I am not impressed with the examples set out in the majority opinion. |n both examples if the evidence shows without dispute the amount of plaintiff’s damage the court should not submit that question to the jury, but only the question of liability. If that were done the right to a new trial or modification of the amount of damages would not be presented.
I am of the opinion that notwithstanding the long established practice of our courts in ordering new trials conditionally, the entire subject should be thoroughly reviewed to determine if our conclusion in this respect is warranted. It will be conceded that subdivision (5) of Rule 59(a) is not warrant for granting a new trial conditionally.
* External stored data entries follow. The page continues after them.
File: src/rtl/rxq_status.sv
module rxq_status
    import uart_rxq_pkg::*;
#(
    parameter  int DEPTH = 16,
    localparam int CW    = $clog2(DEPTH + 1)
) (
    input  occ_state_t    state,
    input  logic [CW-1:0] cnt,
    input  logic          ovr,
    input  logic          head_ack,
    input  rxq_entry_t    head,
    input  logic          fifo_en,
    input  logic [1:0]    trig_sel,
    input  logic          err_any,
    input  logic          thr_empty,
    input  logic          tsr_empty,
    output logic [7:0]    rbr_data,
    output logic [7:0]    lsr,
    output logic          trig_hit,
    output logic          line_irq
);

    logic          held;
    logic [2:0]    hflags;
    logic [CW-1:0] level;
    int unsigned   tl;

    always_comb begin
        held   = (state != OCC_EMPTY);
        hflags = (held && !head_ack) ? {head.brk, head.ferr, head.perr} : 3'b000;

        tl = trig_level(trig_sel);
        if (tl > DEPTH) tl = DEPTH;
        level = fifo_en ? CW'(tl) : CW'(1);

        rbr_data = held ? head.data : '0;
        lsr      = {fifo_en & err_any, thr_empty & tsr_empty, thr_empty,
                    hflags, ovr, held};
        trig_hit = (cnt >= level);
        line_irq = ovr | (|hflags);
    end

endmodule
It authorizes granting of a new trial, without conditions, for “Excessive or inadequate damages, appearing to have been given under the influence of passion or prejudice.” (Emphasis ours.)
The majority opinion states the rule which has obtained in this jurisdiction as follows:
“There is implicit within the authority of the court to grant a new trial *49* * * the power to order a new trial conditionally: that is, to order that a new trial be granted unless the party adversely affected by the order agrees to a remittitur or an additur of the damages to an amount within proper limits as viewed by the court.”
It is submitted that in any case in which this court has made a conditional order for a new trial it was first necessary to determine that grounds existed for granting a new trial.
In the case of Duffy v. Union Pacific R. Co.,1 the jury awarded damages in the amount of $9,000. This court made the following order:
“It is ordered that the judgment appealed from be reversed and a new trial granted, with costs to appellant, unless respondent shall, within 15 days from the date of filing of this opinion, file in this court a remittitur in the sum of $4,000 and accept a net verdict of $5,000 * *
A similar order was made in the case of Mecham v. Foley cited in the main opinion.
In this case the order grants a new trial unless the defendant agrees to the increase of the judgment from $100 to $500.
Is it not strange to give the privilege and option to the party other than the one who requested and who is entitled to a new trial to consent to a reduction or an increase and thereby avoid the new trial?
In the Duffy case, supra, this court holding, as it did, that the defendant was entitled to a new trial, should have given the defendant the option of paying the $5,-000 or of being granted a new trial. Why in this case should not the court, after concluding that plaintiff is entitled to a new trial, give plaintiff and not the defendant the option of accepting the additur or of having a new trial.
The House of Lords has held that no remittitur can be effective to avoid a new trial where damages are excessive unless both parties consent to the same.2 I am in accord with that view and believe that this court would take a more realistic view if we adopted the same. The logic in this position is clear. The right to a new trial lies with the aggrieved party who has been the object of a jury’s impassioned or prejudiced verdict. Should that party’s right be subject to the narrow view of the trial judge as to what should constitute a fair verdict without his consent and with only the consent of the party not entitled to a new trial.
Once it is concluded that a new trial is warranted because of excessive damages it becomes a bargain between the trial judge or this court and the party not entitled to *50any relief, in which bargain the aggrieved party has no voice.

. 118 Utah 82, 218 P.2d 1080, 1085.

. Watt v. Watt (1905) A.C. (Eng.) 115, 6 B.R.C. 1, 2 Ann.Cas. 672.